(Data items)

## config.mk

```make
export PLATFORM = sky130hd
export DESIGN_NAME = adc_seq_front
export DESIGN_NICKNAME = d
export VERILOG_FILES = /design/src/rtl/adc_seq_pkg.sv /design/src/rtl/adc_seq_fifo.sv /design/src/rtl/adc_seq_list.sv /design/src/rtl/adc_seq_regs.sv /design/src/rtl/adc_seq_ctrl.sv /design/src/rtl/adc_seq_front.sv
export SDC_FILE = /design/constraint.sdc
export NUM_CORES = 1
export LEC_CHECK = 0
export CAP_MARGIN = 20
export CORE_MARGIN = 2
export CORE_UTILIZATION = 50
export DETAILED_ROUTE_END_ITERATION = 10
export DONT_BUFFER_PORTS = 1
export PLACE_DENSITY = 0.65
export SLEW_MARGIN = 20
export SYNTH_ARGS = -nofsm -noshare
export SYNTH_HDL_FRONTEND = slang
export SYNTH_SLANG_ARGS = --single-unit
```

## constraint.sdc

```tcl
create_clock -name clk -period 4.9 [get_ports clk]
set_clock_uncertainty 0.2 [all_clocks]
set_input_delay 0.735 -clock clk [delete_from_list [all_inputs] [get_ports clk]]
set_output_delay 0.735 -clock clk [all_outputs]
set_load 0.01 [all_outputs]
```

## src/rtl/adc_seq_pkg.sv

```systemverilog
package adc_seq_pkg;

  typedef enum logic [1:0] {
    TRIG_OFF  = 2'b00,
    TRIG_SW   = 2'b01,
    TRIG_SCAN = 2'b10,
    TRIG_EXT  = 2'b11
  } trig_mode_e;

  typedef enum logic [1:0] {
    SQ_IDLE  = 2'd0,
    SQ_START = 2'd1,
    SQ_WAIT  = 2'd2
  } seq_state_e;

  // Packed so that bit positions match the list-entry write format.
  typedef struct packed {
    logic       diff;
    logic       unipolar;
    logic [1:0] gain;
    logic [3:0] chan;
  } list_entry_t;

  localparam logic [5:0] OFS_CTRL1 = 6'h00;  // write: control 1, read: software start
  localparam logic [5:0] OFS_CTRL2 = 6'h02;
  localparam logic [5:0] OFS_STAT  = 6'h04;  // read: status, write: clear pending
  localparam logic [5:0] OFS_DATA  = 6'h10;  // write: list push, read: result pop

endpackage

```

## src/rtl/adc_seq_fifo.sv

```systemverilog
module adc_seq_fifo #(
  parameter int WIDTH = 12,
  parameter int DEPTH = 32
) (
  input  logic             clk,
  input  logic             rst,
  input  logic             clear,
  input  logic             push,
  input  logic [WIDTH-1:0] wdata,
  input  logic             pop,
  output logic [WIDTH-1:0] rdata,
  output logic [$clog2(DEPTH+1)-1:0] count,
  output logic             empty,
  output logic             half,
  output logic             full
);
  localparam int AW = $clog2(DEPTH);
  localparam int CW = $clog2(DEPTH+1);

  logic [WIDTH-1:0] mem [DEPTH];
  logic [AW-1:0]    wr_ptr, rd_ptr;
  logic [CW-1:0]    cnt;
  logic             push_ok, pop_ok;

  assign empty   = (cnt == '0);
  assign full    = (cnt == CW'(DEPTH));
  assign half    = (cnt >= CW'(DEPTH/2));
  assign count   = cnt;
  assign push_ok = push && !full && !clear;
  assign pop_ok  = pop && !empty && !clear;

  always_ff @(posedge clk) begin
    if (push_ok) mem[wr_ptr] <= wdata;
  end

  always_ff @(posedge clk) begin
    if (rst) begin
      rdata <= '0;
    end else if (pop_ok) begin
      rdata <= mem[rd_ptr];
    end
  end

  always_ff @(posedge clk) begin
    if (rst || clear) begin
      wr_ptr <= '0;
      rd_ptr <= '0;
      cnt    <= '0;
    end else begin
      if (push_ok) wr_ptr <= wr_ptr + 1'b1;
      if (pop_ok)  rd_ptr <= rd_ptr + 1'b1;
      case ({push_ok, pop_ok})
        2'b10:   cnt <= cnt + 1'b1;
        2'b01:   cnt <= cnt - 1'b1;
        default: cnt <= cnt;
      endcase
    end
  end
endmodule

```

## src/rtl/adc_seq_list.sv

```systemverilog
module adc_seq_list
  import adc_seq_pkg::*;
#(
  parameter int DEPTH = 16
) (
  input  logic                       clk,
  input  logic                       rst,
  input  logic                       clear,
  input  logic                       push,
  input  list_entry_t                wdata,
  input  logic [$clog2(DEPTH)-1:0]   rd_idx,
  output list_entry_t                rd_entry,
  output logic [$clog2(DEPTH+1)-1:0] count,
  output logic                       full
);
  localparam int AW = $clog2(DEPTH);
  localparam int CW = $clog2(DEPTH+1);

  list_entry_t   mem [DEPTH];
  logic [CW-1:0] cnt;
  logic          push_ok;

  assign full     = (cnt == CW'(DEPTH));
  assign count    = cnt;
  assign push_ok  = push && !full && !clear;
  assign rd_entry = mem[rd_idx];

  always_ff @(posedge clk) begin
    if (push_ok) mem[cnt[AW-1:0]] <= wdata;
  end

  always_ff @(posedge clk) begin
    if (rst || clear) cnt <= '0;
    else if (push_ok) cnt <= cnt + 1'b1;
  end
endmodule

```

## src/rtl/adc_seq_regs.sv

```systemverilog
module adc_seq_regs
  import adc_seq_pkg::*;
#(
  parameter int ADDR_W = 6,
  parameter int DATA_W = 12
) (
  input  logic              clk,
  input  logic              rst,
  input  logic [ADDR_W-1:0] bus_addr,
  input  logic              bus_wr,
  input  logic              bus_rd,
  input  logic [15:0]       bus_wdata,
  output logic [15:0]       bus_rdata,
  // control outputs
  output trig_mode_e        mode,
  output logic              continuous,
  output logic              falling,
  output logic              irq_en,
  output logic              list_en,
  output logic              res_en,
  output logic              ctrl1_wr,
  output logic              sw_start_rd,
  output logic              list_push,
  output list_entry_t       list_wdata,
  output logic              res_pop,
  // status and events
  input  logic              busy,
  input  logic              list_full,
  input  logic              res_empty,
  input  logic              res_half,
  input  logic              res_full,
  input  logic [DATA_W-1:0] res_word,
  input  logic              ext_evt,
  input  logic              list_evt,
  output logic              irq
);
  localparam int EXT_W = 16 - DATA_W;

  logic [2:0]  pend;       // [0] half-full, [1] external, [2] list wrap
  logic        half_q;
  logic        half_evt;
  logic        sel_res_q;
  logic [15:0] rd_q;
  logic [15:0] status;
  logic [15:0] res_fmt;
  logic        a_ctrl1, a_ctrl2, a_stat, a_data;

  assign a_ctrl1 = (bus_addr == ADDR_W'(OFS_CTRL1));
  assign a_ctrl2 = (bus_addr == ADDR_W'(OFS_CTRL2));
  assign a_stat  = (bus_addr == ADDR_W'(OFS_STAT));
  assign a_data  = (bus_addr == ADDR_W'(OFS_DATA));

  assign ctrl1_wr    = bus_wr && a_ctrl1;
  assign sw_start_rd = bus_rd && a_ctrl1;
  assign list_push   = bus_wr && a_data && list_en;
  assign list_wdata  = list_entry_t'(bus_wdata[7:0]);
  assign res_pop     = bus_rd && a_data;
  assign half_evt    = res_half && !half_q;

  assign status = {3'b000, 2'b00, pend, 3'b000,
                   res_full, res_half, res_empty, list_full, busy};

  // Offset binary to two's complement, sign extended.
  assign res_fmt = {{EXT_W{~res_word[DATA_W-1]}}, ~res_word[DATA_W-1],
                    res_word[DATA_W-2:0]};

  assign bus_rdata = sel_res_q ? res_fmt : rd_q;

  always_ff @(posedge clk) begin
    if (rst) begin
      mode       <= TRIG_OFF;
      continuous <= 1'b0;
      falling    <= 1'b0;
      irq_en     <= 1'b0;
      list_en    <= 1'b0;
      res_en     <= 1'b0;
    end else begin
      if (ctrl1_wr) begin
        mode       <= trig_mode_e'(bus_wdata[1:0]);
        continuous <= bus_wdata[2];
        falling    <= bus_wdata[3];
        irq_en     <= bus_wdata[15];
      end
      if (bus_wr && a_ctrl2) begin
        list_en <= bus_wdata[9];
        res_en  <= bus_wdata[10];
      end
    end
  end

  always_ff @(posedge clk) begin
    if (rst) begin
      pend   <= '0;
      half_q <= 1'b0;
      irq    <= 1'b0;
    end else begin
      half_q <= res_half;
      if (bus_wr && a_stat) pend <= '0;
      else pend <= pend | {list_evt, ext_evt, half_evt};
      irq <= (|pend) && irq_en;
    end
  end

  always_ff @(posedge clk) begin
    if (rst) begin
      rd_q      <= '0;
      sel_res_q <= 1'b0;
    end else begin
      sel_res_q <= bus_rd && a_data;
      if (bus_rd) rd_q <= a_stat ? status : 16'h0000;
    end
  end
endmodule

```

## src/rtl/adc_seq_ctrl.sv

```systemverilog
module adc_seq_ctrl
  import adc_seq_pkg::*;
#(
  parameter int LIST_DEPTH = 16,
  parameter int DATA_W     = 12
) (
  input  logic                            clk,
  input  logic                            rst,
  input  trig_mode_e                      mode,
  input  logic                            continuous,
  input  logic                            falling,
  input  logic                            ctrl1_wr,
  input  logic                            list_en,
  input  logic                            res_en,
  input  logic                            sw_start_rd,
  input  logic                            scan_tick,
  input  logic                            ext_trig,
  input  logic [$clog2(LIST_DEPTH+1)-1:0] list_cnt,
  output logic [$clog2(LIST_DEPTH)-1:0]   rd_idx,
  input  list_entry_t                     rd_entry,
  input  logic                            cnv_done,
  input  logic [DATA_W-1:0]               cnv_data,
  output logic                            cnv_start,
  output list_entry_t                     mux_q,
  output logic                            busy,
  output logic                            res_push,
  output logic [DATA_W-1:0]               res_wdata,
  output logic                            ext_evt,
  output logic                            list_evt
);
  localparam int IW = $clog2(LIST_DEPTH);
  localparam int CW = $clog2(LIST_DEPTH+1);

  seq_state_e    state;
  logic [IW-1:0] cur, nxt;
  logic          wrap;
  logic          sweeping, armed;
  logic          ext_q, ext_edge;
  logic          abort, can_go, sw_go, hw_go, finish;

  assign wrap     = ((CW'(cur) + CW'(1)) == list_cnt);
  assign nxt      = wrap ? '0 : cur + 1'b1;
  assign ext_edge = falling ? (ext_q && !ext_trig) : (!ext_q && ext_trig);
  assign abort    = (mode == TRIG_OFF) || !list_en || !res_en;
  assign can_go   = (state == SQ_IDLE) && !abort && (list_cnt != '0);
  assign sw_go    = can_go && sw_start_rd && (mode == TRIG_SW);
  assign hw_go    = can_go && armed &&
                    (((mode == TRIG_SCAN) && scan_tick) ||
                     ((mode == TRIG_EXT) && ext_edge));
  assign finish   = (state == SQ_WAIT) && cnv_done && !abort;

  always_comb begin
    if (state == SQ_IDLE) rd_idx = (mode == TRIG_SW) ? cur : '0;
    else                  rd_idx = nxt;
  end

  assign cnv_start = (state == SQ_START);
  assign busy      = (state != SQ_IDLE);
  assign res_push  = finish;
  assign res_wdata = cnv_data;
  assign list_evt  = finish && wrap;
  assign ext_evt   = (mode == TRIG_EXT) && ext_edge;

  always_ff @(posedge clk) begin
    if (rst) begin
      state    <= SQ_IDLE;
      cur      <= '0;
      sweeping <= 1'b0;
      armed    <= 1'b0;
      ext_q    <= 1'b0;
      mux_q    <= '0;
    end else begin
      ext_q <= ext_trig;
      if (ctrl1_wr) armed <= 1'b1;
      case (state)
        SQ_IDLE: begin
          if (sw_go) begin
            state <= SQ_START;
            mux_q <= rd_entry;
          end else if (hw_go) begin
            state    <= SQ_START;
            sweeping <= 1'b1;
            cur      <= '0;
            mux_q    <= rd_entry;
            if (!continuous) armed <= 1'b0;
          end
        end
        SQ_START: begin
          state <= abort ? SQ_IDLE : SQ_WAIT;
          if (abort) sweeping <= 1'b0;
        end
        SQ_WAIT: begin
          if (abort) begin
            state    <= SQ_IDLE;
            sweeping <= 1'b0;
          end else if (cnv_done) begin
            cur <= nxt;
            if (sweeping && !wrap) begin
              state <= SQ_START;
              mux_q <= rd_entry;
            end else begin
              state    <= SQ_IDLE;
              sweeping <= 1'b0;
            end
          end
        end
        default: state <= SQ_IDLE;
      endcase
      if (!list_en) cur <= '0;
    end
  end
endmodule

```

## src/rtl/adc_seq_front.sv

```systemverilog
module adc_seq_front
  import adc_seq_pkg::*;
#(
  parameter int LIST_DEPTH = 16,
  parameter int RES_DEPTH  = 32,
  parameter int DATA_W     = 12,
  parameter int ADDR_W     = 6
) (
  input  logic              clk,
  input  logic              rst,
  input  logic [ADDR_W-1:0] bus_addr,
  input  logic              bus_wr,
  input  logic              bus_rd,
  input  logic [15:0]       bus_wdata,
  output logic [15:0]       bus_rdata,
  input  logic              scan_tick,
  input  logic              ext_trig,
  output logic              cnv_start,
  input  logic              cnv_done,
  input  logic [DATA_W-1:0] cnv_data,
  output logic [3:0]        mux_chan,
  output logic [1:0]        mux_gain,
  output logic              mux_unipolar,
  output logic              mux_diff,
  output logic              irq
);
  localparam int LIW = $clog2(LIST_DEPTH);
  localparam int LCW = $clog2(LIST_DEPTH+1);
  localparam int RCW = $clog2(RES_DEPTH+1);

  trig_mode_e        mode;
  logic              continuous, falling, irq_en, list_en, res_en;
  logic              ctrl1_wr, sw_start_rd, list_push, res_pop;
  list_entry_t       list_wdata, rd_entry, mux_q;
  logic [LIW-1:0]    rd_idx;
  logic [LCW-1:0]    list_cnt;
  logic              list_full;
  logic [RCW-1:0]    res_cnt;
  logic              res_empty, res_half, res_full;
  logic              res_push;
  logic [DATA_W-1:0] res_wdata, res_word;
  logic              busy, ext_evt, list_evt;

  adc_seq_regs #(.ADDR_W(ADDR_W), .DATA_W(DATA_W)) u_regs (
    .clk(clk), .rst(rst),
    .bus_addr(bus_addr), .bus_wr(bus_wr), .bus_rd(bus_rd),
    .bus_wdata(bus_wdata), .bus_rdata(bus_rdata),
    .mode(mode), .continuous(continuous), .falling(falling), .irq_en(irq_en),
    .list_en(list_en), .res_en(res_en), .ctrl1_wr(ctrl1_wr),
    .sw_start_rd(sw_start_rd), .list_push(list_push), .list_wdata(list_wdata),
    .res_pop(res_pop), .busy(busy), .list_full(list_full),
    .res_empty(res_empty), .res_half(res_half), .res_full(res_full),
    .res_word(res_word), .ext_evt(ext_evt), .list_evt(list_evt), .irq(irq)
  );

  adc_seq_list #(.DEPTH(LIST_DEPTH)) u_list (
    .clk(clk), .rst(rst), .clear(!list_en), .push(list_push),
    .wdata(list_wdata), .rd_idx(rd_idx), .rd_entry(rd_entry),
    .count(list_cnt), .full(list_full)
  );

  adc_seq_fifo #(.WIDTH(DATA_W), .DEPTH(RES_DEPTH)) u_res (
    .clk(clk), .rst(rst), .clear(!res_en), .push(res_push),
    .wdata(res_wdata), .pop(res_pop), .rdata(res_word), .count(res_cnt),
    .empty(res_empty), .half(res_half), .full(res_full)
  );

  adc_seq_ctrl #(.LIST_DEPTH(LIST_DEPTH), .DATA_W(DATA_W)) u_ctrl (
    .clk(clk), .rst(rst), .mode(mode), .continuous(continuous),
    .falling(falling), .ctrl1_wr(ctrl1_wr), .list_en(list_en),
    .res_en(res_en), .sw_start_rd(sw_start_rd), .scan_tick(scan_tick),
    .ext_trig(ext_trig), .list_cnt(list_cnt), .rd_idx(rd_idx),
    .rd_entry(rd_entry), .cnv_done(cnv_done), .cnv_data(cnv_data),
    .cnv_start(cnv_start), .mux_q(mux_q), .busy(busy),
    .res_push(res_push), .res_wdata(res_wdata), .ext_evt(ext_evt),
    .list_evt(list_evt)
  );

  assign mux_chan     = mux_q.chan;
  assign mux_gain     = mux_q.gain;
  assign mux_unipolar = mux_q.unipolar;
  assign mux_diff     = mux_q.diff;
endmodule

```

* Word-level counts from Yosys, hierarchy flattened
Memory sizes are Yosys's and may differ from the RTL's. A register that Yosys moved wholly into a read port is not among the register bits.
Cells that the tools add are included.
** Word-level totals
- Register bits :: 67
- Bits in writable memories :: 512
- Input port bits :: 41
- Output and inout port bits :: 26
- Logic and storage cells :: 160
- Memories :: 2
** Memories
- u_res.mem :: words 32, bits a word 12, read ports 1, clocked after Yosys merged registers in 1, write ports 1, line adc_seq_fifo.sv:20 : logic [WIDTH-1:0] mem [DEPTH];
- u_list.mem :: words 16, bits a word 8, read ports 1, clocked after Yosys merged registers in 0, write ports 1, line adc_seq_list.sv:19 : list_entry_t mem [DEPTH];
** Operators by class
- Add/sub/neg operators :: 7
- Order comparisons :: 1
- Equal/unequal tests :: 22
- Muxes and demuxes :: 41
- Bitwise logic cells :: 3
- Reductions and logical operators :: 60
** Operator list (number)
- $mux 8 :: 5
- $logic_and 1x1->1 :: 29
- $mux 4 :: 7
- $mux 1 :: 17
- $mux 16 :: 1
- $pmux 8 s2 :: 1
- $add 5x1->5 const B :: 3
- $logic_not 6->1 :: 2
- $pmux 6 s2 :: 1
- $mux 11 :: 1
- $logic_not 1->1 :: 10
- $mux 2 :: 5
- $reduce_and 5->1 :: 2
- $eq 2x2->1 const B :: 4
- $ne 2x2->1 const B :: 4
- $pmux 4 s2 :: 1
- $add 6x1->6 const B :: 1
- $eq 2x1->1 const B :: 3
- $eq 6x2->1 const B :: 1
- $eq 6x3->1 const B :: 1
- $eq 6x5->1 const B :: 1
- $eq 6x6->1 const B :: 1
- $ge 6x5->1 const B :: 1
- $ne 3x2->1 const B :: 2
- 20 further kinds :: 30

* Logic depth before layout (Yosys ltp)
- Depth in word-level cells :: 11
- Gate-level depth with buffers :: 15
- Depth with buffers taken out :: 15

* Hierarchy
Synthesis repeated with hierarchy kept, for this count alone.
** Unflattened totals
- Cells, all modules :: 1330
- Area total of the unflattened synthesis :: 23814.1 µm²
** Modules (own cells, without submodules)
- adc_seq_fifo :: times used 1, cells an instance 809, area an instance 16096.7 µm², seq. area each 12091.6 µm²
- adc_seq_list :: times used 1, cells an instance 258, area an instance 5303.8 µm², seq. area each 3943.8 µm²
- adc_seq_ctrl :: times used 1, cells an instance 140, area an instance 1260.0 µm², seq. area each 340.3 µm²
- adc_seq_regs :: times used 1, cells an instance 121, area an instance 1146.1 µm², seq. area each 420.4 µm²
- adc_seq_front :: times used 1, cells an instance 2, area an instance 7.5 µm², seq. area each 0.0 µm²

* Worst setup path before layout
OpenSTA, ideal clock, no wires.
- Path kind :: input to register
- Start point :: input port bus_addr[1]
- End point :: register u_res.cnt[5], in the netlist u_res.count[5]
- Library setup time :: 0.070 ns
- Arrival time :: 3.712 ns
- Required time :: 4.630 ns
- Path slack :: 0.919 ns
- Cell stages on the path :: 14
- Path buffers :: 2
- Cells stage by stage :: nor3_1 nand4_1 nor3b_1 clkbuf_1 clkbuf_1 ha_1 ha_1 a21o_1 a21oi_1 o21bai_1 a21oi_1 xnor2_1 or3_1 a21oi_1
** Between the ends
- Cells in the longest elaborated chain, start to end :: 6
- Elaborated cells on any way between the ends :: 8
- Those cells by class :: eq/ne: 3; mux: 1; reduce/logical: 4
** Ends and longest elaborated chain
- from (decl) :: line adc_seq_front.sv:11 : input logic [ADDR_W-1:0] bus_addr,
- $eq 6x5->1 (*) :: line adc_seq_regs.sv:51 : assign a_data = (bus_addr == ADDR_W'(OFS_DATA));
- $logic_and 1x1->1 (*) :: line adc_seq_regs.sv:57 : assign res_pop = bus_rd && a_data;
- $logic_and 1x1->1 (*) (2 in series) :: line adc_seq_fifo.sv:30 : assign pop_ok = pop && !empty && !clear;
- via u_res.pop_ok :: line adc_seq_fifo.sv:23 : logic push_ok, pop_ok;
- $eq 2x1->1 / $eq 2x2->1 (equally long branches) :: line adc_seq_fifo.sv:52 : case ({push_ok, pop_ok})
- $pmux 6 s2 / $reduce_bool 2->1 (equally long branches)
- to (signal assigned) :: line adc_seq_fifo.sv:53 : 2'b10: cnt <= cnt + 1'b1;
- to (signal assigned) :: line adc_seq_fifo.sv:54 : 2'b01: cnt <= cnt - 1'b1;
- to (signal assigned) :: line adc_seq_fifo.sv:55 : default: cnt <= cnt;
- to (decl) :: line adc_seq_fifo.sv:22 : logic [CW-1:0] cnt;
Mark *: on every way through the listed nets, which the timed path passes. The rest lies on a longest branch.
A chain may end at the register's enable or synchronous reset.

* Worst setup path after layout
- Start point :: register u_ctrl.cur[0]
- End point :: register u_ctrl.mux_q[3] (netlist name)
** Between the ends
- Cells in the longest elaborated chain, start to end :: 9
- Elaborated cells on any way between the ends :: 17
- Those cells by class :: add/sub: 2; eq/ne: 2; mux: 9; reduce/logical: 3; memory: 1
** Ends and longest elaborated chain
- from (decl) :: line adc_seq_ctrl.sv:35 : logic [IW-1:0] cur, nxt;
- from (signal assigned) :: line adc_seq_ctrl.sv:97 : cur <= nxt;
- $add 4x1->5 :: line adc_seq_ctrl.sv:41 : assign wrap = ((CW'(cur) + CW'(1)) == list_cnt);
- $eq 5x5->1 :: line adc_seq_ctrl.sv:41
- $mux 4 :: line adc_seq_ctrl.sv:42 : assign nxt = wrap ? '0 : cur + 1'b1;
- $mux 4 :: line adc_seq_ctrl.sv:53 : if (state == SQ_IDLE) rd_idx = (mode == TRIG_SW) ? cur : '0;
- $mem_v2 16x8
- $mux 8 :: line adc_seq_ctrl.sv:98 : if (sweeping && !wrap) begin
- $mux 8 :: line adc_seq_ctrl.sv:96 : end else if (cnv_done) begin
- $mux 8 :: line adc_seq_ctrl.sv:93 : if (abort) begin
- $pmux 8 s2 :: line adc_seq_ctrl.sv:75 : case (state)
Several ways; a longest one is shown, not always the timed one. The select of a mux whose other input is x is not followed.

* Exercise goal
Reproduce each line of the entries in which the word "after" is found.

* The completed task
- u_res.mem :: words 32, bits a word 12, read ports 1, clocked after Yosys merged registers in 1, write ports 1, line adc_seq_fifo.sv:20 : logic [WIDTH-1:0] mem [DEPTH];
- u_list.mem :: words 16, bits a word 8, read ports 1, clocked after Yosys merged registers in 0, write ports 1, line adc_seq_list.sv:19 : list_entry_t mem [DEPTH];
* Worst setup path after layout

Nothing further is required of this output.